Hi Angela, Great blog! And that book was very inspiring to me as well! We have been working on eating local and seasonal for awhile and even though it is a challenge with four kids we do pretty well. I try to make most things from scratch, and we have a pretty decent garden in the summer. I also am a regular at our local farmer's market.

We aren't perfect but I am very glad that it is becoming easier to find organic food where we live too, there weren't as many options when we moved here just four years ago.

tlc illustration said...

I think this is a great idea - one that I've pursued more thoroughly before the Big Project (and now have no discretionary time. Will maybe have to do that "how to get up early" thing you also alluded to! He claims that brings about extra time as well).

I do have a backyard garden - which does alright considering our lack of really warm temperatures and some shade through out the day, but have made a conscious effort to have everything I *do* plant in my yard to be edible or medicinal. (I know every edible flower and pretty much every culinary herb that will grow here I think). That is really fun for me, and I hope my spring/summer 2008 is more condusive to yard work.

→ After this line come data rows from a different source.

**config.mk**
```make
export PLATFORM = sky130hd
export DESIGN_NAME = psum_row_acc_flat
export DESIGN_NICKNAME = d
export VERILOG_FILES = /design/src/rtl/psum_row_acc_if.sv /design/src/rtl/psum_row_acc.sv /design/src/flat_wrapper.sv
export SDC_FILE = /design/constraint.sdc
export NUM_CORES = 1
export LEC_CHECK = 0
export BUFFER_PORTS_ARGS = -buffer_cell sky130_fd_sc_hd__buf_4
export CORE_ASPECT_RATIO = 1.2
export CORE_UTILIZATION = 40
export CTS_CLUSTER_DIAMETER = 60
export CTS_CLUSTER_SIZE = 8
export DETAILED_ROUTE_END_ITERATION = 7
export HOLD_SLACK_MARGIN = 0.15
export SYNTH_ARGS = -nofsm -noshare
export SYNTH_HDL_FRONTEND = slang
export SYNTH_SLANG_ARGS = --single-unit
```
**constraint.sdc**
```tcl
create_clock -name clk -period 4.2 [get_ports clk]
set_input_delay 0.84 -clock clk [delete_from_list [all_inputs] [get_ports clk]]
set_output_delay 0.84 -clock clk [all_outputs]
set_load 0.01 [all_outputs]
```
**src/rtl/psum_row_acc_if.sv**
```systemverilog
// Channel-side bundle of one PSUM accumulator: arbiter flag, MAC product
// stream in, and the drain stream towards the global buffer.
interface psum_row_acc_if #(
    parameter int ADDR_WIDTH = 4,
    parameter int DATA_WIDTH = 16,
    parameter int PSUM_WIDTH = 24
);
    logic                         ARBPSUM_fnh;
    logic                         PSUMARB_empty;
    logic                         MACPSUM_Val;
    logic                         MACPSUM_Rdy;
    logic [ADDR_WIDTH-1:0]        MACPSUM_Addr;
    logic signed [DATA_WIDTH-1:0] MACPSUM_Dat;
    logic                         MACPSUM_Lst;
    logic                         PSUMGB_Val;
    logic                         PSUMGB_Rdy;
    logic [ADDR_WIDTH-1:0]        PSUMGB_Addr;
    logic signed [PSUM_WIDTH-1:0] PSUMGB_Dat;

    // master is the surrounding fabric (arbiter, MACs, global buffer)
    modport master (
        output ARBPSUM_fnh, MACPSUM_Val, MACPSUM_Addr, MACPSUM_Dat, MACPSUM_Lst, PSUMGB_Rdy,
        input  PSUMARB_empty, MACPSUM_Rdy, PSUMGB_Val, PSUMGB_Addr, PSUMGB_Dat
    );

    modport slave (
        input  ARBPSUM_fnh, MACPSUM_Val, MACPSUM_Addr, MACPSUM_Dat, MACPSUM_Lst, PSUMGB_Rdy,
        output PSUMARB_empty, MACPSUM_Rdy, PSUMGB_Val, PSUMGB_Addr, PSUMGB_Dat
    );
endinterface

```
**src/rtl/psum_row_acc.sv**
```systemverilog
// Per-channel partial-sum row accumulator: sums MAC row products into a
// LENROW-entry buffer with saturation, then drains it to the global buffer.
module psum_row_acc #(
    parameter int LENROW      = 16,
    parameter int DATA_WIDTH  = 16,
    parameter int PSUM_WIDTH  = 24,
    parameter int NUM_CONTRIB = 9
) (
    input  logic          clk,
    input  logic          rst_n,
    psum_row_acc_if.slave bus
);
    localparam int ADDR_WIDTH = $clog2(LENROW);
    localparam int CNT_WIDTH  = 4;

    localparam logic [CNT_WIDTH-1:0]  DONE_FULL = CNT_WIDTH'(NUM_CONTRIB);
    localparam logic [ADDR_WIDTH-1:0] LAST_ADDR = ADDR_WIDTH'(LENROW - 1);
    localparam logic [PSUM_WIDTH-1:0] PSUM_MAX  = {1'b0, {(PSUM_WIDTH-1){1'b1}}};
    localparam logic [PSUM_WIDTH-1:0] PSUM_MIN  = {1'b1, {(PSUM_WIDTH-1){1'b0}}};

    typedef enum logic [1:0] {
        IDLE = 2'd0,
        ACC  = 2'd1,
        OUT  = 2'd2
    } state_t;

    state_t                  state;
    state_t                  state_nxt;
    logic [PSUM_WIDTH-1:0]   row_buf [LENROW];
    logic [CNT_WIDTH-1:0]    done_cnt;
    logic [CNT_WIDTH-1:0]    done_cnt_nxt;
    logic [ADDR_WIDTH-1:0]   out_cnt;
    logic                    mac_fire;
    logic                    lst_fire;
    logic                    gb_fire;
    logic                    row_done;
    logic [PSUM_WIDTH-1:0]   cur_val;
    logic [PSUM_WIDTH:0]     sum_wide;
    logic [PSUM_WIDTH-1:0]   sum_sat;

    assign mac_fire = bus.MACPSUM_Val && (state == ACC);
    assign lst_fire = mac_fire && bus.MACPSUM_Lst;
    assign gb_fire  = bus.PSUMGB_Rdy && (state == OUT);

    // Extra Lst beats after the row is complete must not push the count past full.
    always_comb begin
        done_cnt_nxt = done_cnt;
        if (lst_fire && (done_cnt < DONE_FULL)) begin
            done_cnt_nxt = done_cnt + 1'b1;
        end
    end

    // Counting the beat accepted on this edge lets the close happen without a bubble.
    assign row_done = (done_cnt_nxt == DONE_FULL);

    always_comb begin
        cur_val  = row_buf[bus.MACPSUM_Addr];
        sum_wide = {cur_val[PSUM_WIDTH-1], cur_val}
                 + {{(PSUM_WIDTH + 1 - DATA_WIDTH){bus.MACPSUM_Dat[DATA_WIDTH-1]}}, bus.MACPSUM_Dat};
        if (sum_wide[PSUM_WIDTH] != sum_wide[PSUM_WIDTH-1]) begin
            sum_sat = sum_wide[PSUM_WIDTH] ? PSUM_MIN : PSUM_MAX;
        end else begin
            sum_sat = sum_wide[PSUM_WIDTH-1:0];
        end
    end

    always_ff @(posedge clk or negedge rst_n) begin
        if (!rst_n) begin
            state <= IDLE;
        end else begin
            state <= state_nxt;
        end
    end

    always_comb begin
        state_nxt         = state;
        bus.PSUMARB_empty = 1'b0;
        bus.MACPSUM_Rdy   = 1'b0;
        bus.PSUMGB_Val    = 1'b0;
        bus.PSUMGB_Addr   = '0;
        bus.PSUMGB_Dat    = '0;
        case (state)
            IDLE: begin
                bus.PSUMARB_empty = 1'b1;
                if (!bus.ARBPSUM_fnh) begin
                    state_nxt = ACC;
                end
            end
            ACC: begin
                bus.MACPSUM_Rdy = 1'b1;
                if (bus.ARBPSUM_fnh && row_done) begin
                    state_nxt = OUT;
                end
            end
            OUT: begin
                bus.PSUMGB_Val  = 1'b1;
                bus.PSUMGB_Addr = out_cnt;
                bus.PSUMGB_Dat  = row_buf[out_cnt];
                if (gb_fire && (out_cnt == LAST_ADDR)) begin
                    state_nxt = IDLE;
                end
            end
            default: begin
                state_nxt = IDLE;
            end
        endcase
    end

    // Draining zeroes each entry as it leaves, so the next row starts clean.
    always_ff @(posedge clk or negedge rst_n) begin
        if (!rst_n) begin
            for (int i = 0; i < LENROW; i++) begin
                row_buf[i] <= '0;
            end
        end else if (mac_fire) begin
            row_buf[bus.MACPSUM_Addr] <= sum_sat;
        end else if (gb_fire) begin
            row_buf[out_cnt] <= '0;
        end
    end

    always_ff @(posedge clk or negedge rst_n) begin
        if (!rst_n) begin
            done_cnt <= '0;
            out_cnt  <= '0;
        end else begin
            if ((state_nxt == IDLE) && (state != IDLE)) begin
                done_cnt <= '0;
            end else begin
                done_cnt <= done_cnt_nxt;
            end
            if (gb_fire) begin
                out_cnt <= (out_cnt == LAST_ADDR) ? '0 : out_cnt + 1'b1;
            end
        end
    end

    a_phase_onehot: assert property (@(posedge clk) disable iff (!rst_n)
        $onehot({bus.PSUMARB_empty, bus.MACPSUM_Rdy, bus.PSUMGB_Val}));

    a_drain_hold: assert property (@(posedge clk) disable iff (!rst_n)
        (bus.PSUMGB_Val && !bus.PSUMGB_Rdy) |=> ($stable(bus.PSUMGB_Addr) && $stable(bus.PSUMGB_Dat)));

    a_done_bound: assert property (@(posedge clk) disable iff (!rst_n)
        done_cnt <= DONE_FULL);
endmodule

```
**src/flat_wrapper.sv**
```systemverilog
// flat-port wrapper written by rule: the top's interface ports become plain ports
module psum_row_acc_flat 
#(
    parameter int LENROW      = 16,
    parameter int DATA_WIDTH  = 16,
    parameter int PSUM_WIDTH  = 24,
    parameter int NUM_CONTRIB = 9
)
  (clk, rst_n, bus_ARBPSUM_fnh, bus_MACPSUM_Val, bus_MACPSUM_Addr, bus_MACPSUM_Dat, bus_MACPSUM_Lst, bus_PSUMGB_Rdy, bus_PSUMARB_empty, bus_MACPSUM_Rdy, bus_PSUMGB_Val, bus_PSUMGB_Addr, bus_PSUMGB_Dat);
  psum_row_acc_if #(.ADDR_WIDTH(4), .DATA_WIDTH(DATA_WIDTH), .PSUM_WIDTH(PSUM_WIDTH)) bus_i ();
  input  logic clk;
  input  logic rst_n;
  input wire logic [$bits(bus_i.ARBPSUM_fnh)-1:0] bus_ARBPSUM_fnh;
  input wire logic [$bits(bus_i.MACPSUM_Val)-1:0] bus_MACPSUM_Val;
  input wire logic [$bits(bus_i.MACPSUM_Addr)-1:0] bus_MACPSUM_Addr;
  input wire logic [$bits(bus_i.MACPSUM_Dat)-1:0] bus_MACPSUM_Dat;
  input wire logic [$bits(bus_i.MACPSUM_Lst)-1:0] bus_MACPSUM_Lst;
  input wire logic [$bits(bus_i.PSUMGB_Rdy)-1:0] bus_PSUMGB_Rdy;
  output wire logic [$bits(bus_i.PSUMARB_empty)-1:0] bus_PSUMARB_empty;
  output wire logic [$bits(bus_i.MACPSUM_Rdy)-1:0] bus_MACPSUM_Rdy;
  output wire logic [$bits(bus_i.PSUMGB_Val)-1:0] bus_PSUMGB_Val;
  output wire logic [$bits(bus_i.PSUMGB_Addr)-1:0] bus_PSUMGB_Addr;
  output wire logic [$bits(bus_i.PSUMGB_Dat)-1:0] bus_PSUMGB_Dat;
  assign bus_i.ARBPSUM_fnh = bus_ARBPSUM_fnh;
  assign bus_i.MACPSUM_Val = bus_MACPSUM_Val;
  assign bus_i.MACPSUM_Addr = bus_MACPSUM_Addr;
  assign bus_i.MACPSUM_Dat = bus_MACPSUM_Dat;
  assign bus_i.MACPSUM_Lst = bus_MACPSUM_Lst;
  assign bus_i.PSUMGB_Rdy = bus_PSUMGB_Rdy;
  assign bus_PSUMARB_empty = bus_i.PSUMARB_empty;
  assign bus_MACPSUM_Rdy = bus_i.MACPSUM_Rdy;
  assign bus_PSUMGB_Val = bus_i.PSUMGB_Val;
  assign bus_PSUMGB_Addr = bus_i.PSUMGB_Addr;
  assign bus_PSUMGB_Dat = bus_i.PSUMGB_Dat;
  psum_row_acc #(.LENROW(LENROW), .DATA_WIDTH(DATA_WIDTH), .PSUM_WIDTH(PSUM_WIDTH), .NUM_CONTRIB(NUM_CONTRIB)) u_core (.clk(clk), .rst_n(rst_n), .bus(bus_i));
endmodule
```
## Word-level counts from Yosys, hierarchy flattened

Index checks and enable logic that the tools add are counted.

- Bits of input ports: 26
- RAM bits: 0
- Memory bits (read-only): 0
- Bits in registers: 394
- Word-level logic and storage cells: 76
- Memories kept: 0
- Bits in latches: 0
- Output and inout port bits: 31

- Shift-type cells: 0
- Eq/ne operators: 5
- Multipliers: 0
- Reduce and logical (&&, ||, !) cells: 13
- Muxes and demuxes: 27
- Div/mod/pow operators: 0
- $add $sub $neg: 3
- Bitwise operators: 4
- Magnitude comparators: 5

Operator list:

| operator | count |
|---|---|
| 2-to-1 mux 384 bit | 2 |
| bitwise AND 384 bit | 1 |
| bitwise mux 384 bit | 1 |
| NOT 384 bit | 1 |
| 2-to-1 mux 24 bit | 9 |
| binary-select mux 24 bit (select 4 bit) | 2 |
| demux 24 bit (select 4 bit) | 2 |
| adder 24 x 16 -> 25 bit | 1 |
| 2-to-1 mux 4 bit | 4 |
| greater-or-equal comparator 5 bit, second input constant | 2 |
| < comparator 5 x 1 -> 1 bit, second input constant | 2 |
| NOT 4 -> 5 bit | 2 |
| logical AND 1 bit | 9 |
| adder 4 x 1 -> 4 bit, second input constant | 2 |
| equality test 4 bit, second input constant | 2 |
| 2-to-1 mux 2 bit | 3 |
| one-hot mux 2 bit (3 select lines) | 1 |
| logical NOT 2 bit | 2 |
| < comparator 4 bit, second input constant | 1 |
| nonzero test 2 bit | 2 |
| 2-to-1 mux 1 bit | 3 |
| equality test 2 x 1 -> 1 bit, second input constant | 1 |
| equality test 2 bit, second input constant | 1 |
| inequality test 1 bit | 1 |

## Logic depth before layout (Yosys ltp)

Gate-level depths: netlist of run 1.

- Depth after elaboration: 12
- Mapped depth: 17

## Worst setup path before layout of run 1

Ideal clock, no wire load.

- Kind: input to register
- From: input port bus_MACPSUM_Addr[0]
- To: register u_core.row_buf[302] (netlist bit)
- Data arrival time: 5311 ps
- Slack: -1255 ps
- Data required time: 4055 ps
- Buffers on the path: 3
- Stages on the path: 14
- Path through: clkbuf_1 -> buf_1 -> mux4_2 -> mux4_2 -> ha_1 -> fa_1 -> a21o_1 -> a221oi_2 -> o21ai_1 -> a31oi_1 -> nor2_1 -> a311oi_1 -> buf_2 -> a22oi_1

- Longest elaborated chain between the ends: 9
- Elaborated cells between the ends (all ways): 15
- Those cells by class: add/sub (1); order compare (2); eq/ne (1); mux (9); bitwise (1); reduce/logical (1)

RTL lines:

| item | line | RTL |
|---|---|---|
| from (decl) | flat_wrapper.sv:15 | `input wire logic [$bits(bus_i.MACPSUM_Addr)-1:0] bus_MACPSUM_Addr;` |
| NOT 4 -> 5 bit (implied by the code) * | psum_row_acc.sv:57, psum_row_acc.sv:116 |  |
| binary-select mux 24 bit (select 4 bit) | psum_row_acc.sv:57 | `cur_val = row_buf[bus.MACPSUM_Addr];` |
| 2-to-1 mux 24 bit (implied by the code) (2 in series) | psum_row_acc.sv:57 |  |
| adder 24 x 16 -> 25 bit | psum_row_acc.sv:59 | `+ {{(PSUM_WIDTH + 1 - DATA_WIDTH){bus.MACPSUM_Dat[DATA_WIDTH-1]}}, bus.MACPSUM_Dat};` |
| 2-to-1 mux 24 bit or inequality test 1 bit (tied branches) | psum_row_acc.sv:61, psum_row_acc.sv:60 |  |
| 2-to-1 mux 24 bit | psum_row_acc.sv:60 | `if (sum_wide[PSUM_WIDTH] != sum_wide[PSUM_WIDTH-1]) begin` |
| bitwise mux 384 bit * | psum_row_acc.sv:116 | `row_buf[bus.MACPSUM_Addr] <= sum_sat;` |
| 2-to-1 mux 384 bit * | psum_row_acc.sv:115 | `end else if (mac_fire) begin` |
| to (signal, indexed assignment) | psum_row_acc.sv:116 |  |
| to (decl) | psum_row_acc.sv:29 | `logic [PSUM_WIDTH-1:0] row_buf [LENROW];` |

Mark *: on every way between the ends. The rest lies on a longest branch, timed or not. The select of a mux whose other input is x is not followed.
A chain may end at the register's enable or synchronous reset.

## Worst setup path after layout of run 1

- From: input port bus_MACPSUM_Addr[0]
- To: register u_core.row_buf[238] (netlist bit)

The elaborated chain is that of the path after synthesis.

==> flow_summary.json, run 1 <==
{
  "hp-class": "primary input to async pin",
  "max_cap_viol_count": 0,
  "post_drt_wl_per_cell_um": 30.41,
  "antenna_left": 0,
  "post-route-drc-count": 0,
  "grt_pass1_vias": 20540,
  "drt_iter0_markers": 2431,
  "core_area_mm2": 0.05730,
  "clock_latency_ps": 630,
  "vdd_drop_max_uv": 406.4,
  "drv_slew": 0,
  "portBuffers": 56,
  "yosysSeqAreaShare_pct": 42.40,
  "grt-ovfl-total": 0,
  "drive_gt1_share_pct": 41.54,
  "grt_max_degree": 113,
  "maxSlewHeadroom_pct": 17.41,
  "setup_viol": 317,
  "vias_per_cell": 6.707,
  "die_height_um": 266.1,
  "die_area_mm2": 0.05910,
  "placed_area_mm2": 0.02695,
  "synth_nets": 2105,
  "synth_warnings": 0,
  "numCtsBuffers": 56,
  "via_count": 20520,
  "p_leak_nw": 13.11,
  "critPathArrivalTime_ps": 4830,
  "fin_cells": 3060,
  "fin_crit_sh_pct": 103.9,
  "end_kind": "flip-flop",
  "synth_cell_types": 71,
  "grt_usage_pct": 30.93,
  "cts_root_buf": "clkbuf_16",
  "worst_pin_slew_ps": 1234,
  "cts_buffer_depth": 3,
  "status": "finished, violations left",
  "placementRows": 96,
  "cellPowerDensity_mw_per_mm2": 761.9,
  "rsz0062_at_grt": "yes",
  "die_w_um": 222.1,
  "dp_cells": 2907,
  "synthFlopType": "dfrtp_1",
  "synth_edf_count": 0,
  "power.total_mw": 23.57,
  "initial_core_util_pct": 40.58,
  "syn2layout_area_growth_pct": 33.04,
  "layout_min_cycle_time_ps": 4363,
  "layout_setup_ws_ps": -163.2,
  "setup.worst_path.start_class": "primary input",
  "syn_area_mm2": 0.02325,
  "nets": 2375,
  "first_pass_iters": 7,
  "cts.clk_slew.worst_paths_ps": 50,
  "syn_area_per_cell_um2": 11.35,
  "final_hold_viol_count": 0,
  "grt_pass1_wl_mm": 134.9,
  "synth_seq_cells": 394,
  "synthCells": 2048,
  "totalWireLength_mm": 93.06,
  "path_class": "primary input to flip-flop",
  "h-tree-depth": 2,
  "critPathMaxFanout": 8,
  "skew_ps": 27.45,
  "required_ps": 4670,
  "antenna_found_initial": 2,
  "dpl.hpwl_mm": 56.66,
  "violations": "setup timing",
  "fmaxAchievable_ghz": 0.2292,
  "pin_count": 57,
  "tritoncts": "built",
  "cts_sinks": 394,
  "design_area_mm2": 0.03093,
  "globalplace.congestion": 0.9595,
  "ys_async_sr_fraction_pct": 100.0
}
==> final cells by class <==
class	count	area, µm²
repair buffers	405	4788
clock inverters	5	61.31
diodes	2	5.005
inverters	11	41.29
clock buffers	58	1419
well taps	735	919.6
fillers	4613	26360
multi-input cells	1450	13830
flip-flops and latches	394	9869
==> cells in the final DEF (no fill, tap or decap), drive strengths merged, types with 25 or more instances in the layout <==
master and count:
o21ai 302, a21boi 48, ha 30, and2 32
nor2 25, a221oi 40, clkbuf 70, nand2 418
a21oi 30, buf 392, mux4 240, a22oi 87
dfrtp 394
==> cells in the mapped netlist (4+ instances only) <==
library cell	count	area, µm²
mux4_2	240	5405
nand4_1	6	37.54
inv_1	11	41.29
a221oi_1	39	341.6
o21ai_1	27	135.1
o211ai_1	9	67.56
buf_2	35	175.2
a21boi_0	47	352.8
nor2b_1	6	37.54
a22oi_1	84	630.6
dfrtp_1	394	9859
buf_1	27	101.4
buf_6	6	67.56
or3_1	6	37.54
o22ai_1	4	25.02
buf_4	6	45.04
o211ai_2	10	125.1
nor3_1	17	85.08
a21o_1	11	82.58
a21oi_1	29	145.1
ha_1	30	375.4
o21ai_0	275	1376
nand2_1	417	1565
and2_1	32	200.2
and3_1	6	37.54
xor2_1	8	70.07
a211oi_4	16	320.3
xnor2_1	12	105.1
a32oi_1	9	78.83
clkbuf_1	109	409.1
a22o_1	16	140.1
nor4_1	5	31.28
clkbuf_2	8	40.04
a31oi_1	8	50.05
nand2b_1	5	31.28
nor2_1	25	93.84
==> report_power, final <==
part           total (mW)  internal, mW  switching, mW  leakage [nW]
sequential           6.79          5.33           1.47          5.03
clock                4.09          2.36           1.73         0.724
combinational        12.7          6.36           6.32          7.35
==> layer usage <==
metal | GRT usage (%) | vias up | wire length, µm
met5 | 0 | - | 13
met2 | 47.61 | 1393 | 43630
met4 | 16.01 | 2 | 4893
li1 | - | 8300 | -
met1 | 41.14 | 10530 | 34190
met3 | 6.837 | 296 | 10320
==> what timing repair did <==
action | CTS | global route
pin swaps | 27 | 51
setup endpoints to repair | 368 | 369
hold buffers | 0 | 0
buffers inserted | 46 | 22
cloned | 11 | 13
gates resized for setup | 202 | 181
==> stage by stage <==
stage / hold slack, ps / setup WS (ps) / util, % / TNS (ps)
final: 313.8 / -163.2 / 53.99 / -16690
after global routing: 413.1 / -186.9 / 53.98 / -37680
after CTS: 365.7 / -61.22 / 52.16 / -1828
after detailed placement: 491.1 / -1054 / 47.05 / -349780
after global placement: 473.7 / -1005 / 47.05 / -329690
after floorplan: 460.9 / -387.4 / - / -123170
==> registers in the layout, indices dropped and copies added (netlist names) <==
signal,flops
u_core.done_cnt,4
u_core.state,2
u_core.out_cnt,4
u_core.row_buf,384
==> worst max-delay path, stage by stage <==
cell and delay, ps:
buf_16 140, buf_16 150, buf_12 140, buf_12 120, mux4_2 500, mux4_2 520
ha_4 290, and4_4 260, o2111a_2 290, nor3_4 50, buf_6 130, or3b_4 400
buf_12 150, buf_12 150, o211ai_4 210, buf_8 180, buf_12 160, a22oi_2 90
==> final timing paths <==
kind	from	endpoint	slack, ps	cells after the start
max in group asynchronous	rst_n	u_core.row_buf[58]	2860	2
min reg2reg	u_core.row_buf[10]	u_core.row_buf[10]	500	2
max	bus_MACPSUM_Addr[0]	u_core.row_buf[238]	-160	18
min	rst_n	u_core.out_cnt[3]	310	1
min in group clk	bus_ARBPSUM_fnh	u_core.state[0]	410	2
max reg2reg	u_core.row_buf[360]	u_core.row_buf[231]	10	15
==> logic make-up after synthesis <==
group | count (synthesis) | share of synthesized area [%]
AOI/OAI and AO/OA | 616 | 18.08
muxes | 240 | 23.25
xor gates and xnor gates | 20 | 0.7534
DFF | 394 | 42.40
and+or+nand+nor | 543 | 9.902
adders and majority gates | 31 | 1.700
buffers and inverters | 204 | 3.912
Note: power is estimated with default switching activity, not from simulation.
==> run 2, diff against run 1 <==
--- a/config.mk
+++ b/config.mk
@@ -12,6 +12,7 @@
 export CTS_CLUSTER_SIZE = 8
 export DETAILED_ROUTE_END_ITERATION = 7
 export HOLD_SLACK_MARGIN = 0.15
+export REMOVE_ABC_BUFFERS = 1
 export SYNTH_ARGS = -nofsm -noshare
 export SYNTH_HDL_FRONTEND = slang
 export SYNTH_SLANG_ARGS = --single-unit
==> run 2 against run 1 <==
  * The flow still finishes with violations (setup timing)
  * Register-to-register slack got worse by 40 ps
  * Global-route usage is 0.54 points lower
  * First-iteration DRC count grew 20%
  * Critical path depth down 1
  * Utilization decreased by 0.48 points
  * Total power decreased by 1.2%
  * Sequential share of layout area increased by 0.29 points
  * Die area did not move
  * Sequential cell count is the same
  * Worst setup slack improved by 16 ps
  * Via count grew 0.32%
  * Largest power group unchanged
  * Maximum frequency up 0.38%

This past year since I wasn't gardening as much as I'd like, I started getting organic produce delivered to the house. The service I use is OK - but they aren't as locally-grown oriented as I'd like. I know there are a number of small farms in the area who only use in-season, local grown produce, but in Kirkland at least, you had to go pick them up yourself and I couldn't do it last year. (Might re-examine the possibility this year). It *is* kind of fun to cook in response to the contents of your produce bin, rather than the other way around.

I'm looking forward to hearing what you learn and how you progress.

Cynthia said...

Great idea for a blog - you beat me to it! :D But, now I can just visit yours.

Thank you for the book recommendation too.

I live in a small house with a small lot in an urban environment - and do manage to grow a few things in my yard. I compost all kitchen scraps - but have been thinking about applying for a plot at my local community garden to broaden my horizons a bit - we have a lot of shade.

I'm also going to look into buying a "share" from a local organic farm next growing season. I think there's a lot we can do to eat better and to support our local economies.

dinahmow said...

Brava! The first tentative step is sometimes the biggest.
Apartment-dwelling does make some things difficult, but hey! you like a challenge, right!
30 something years ago, I lived at street level in an apartment house.Two floors up, a rickety fire escape gave onto the basement roof, about 3x4 metres of nothing. But I grew all manner of pretties and edibles, so it can be done.
I look forward to your new adventures.
Good growing to you!

girl work studios said...

A blog after my own heart! I'm looking forward to reading more Angela.

2 summers ago I went on a 100 mile diet experiment. It was incredibly difficult (and I struggled and cheated MANY times... if only coffee and chocolate could be grown in Vancouver). It was enlightening to say the least. I had to learn about canning and freezing fruits and vegetables, something our parents and grandparents knew by necessity, but irrelevent for my generation. I developed some good relationships with local farmers and learned a lot about what grows best where and when and the politics of food and even the politics of farmers markets.

Although I've stopped being militant in buying only local, I do so whenever I can. You've inspired me to get more serious about it again, thanks.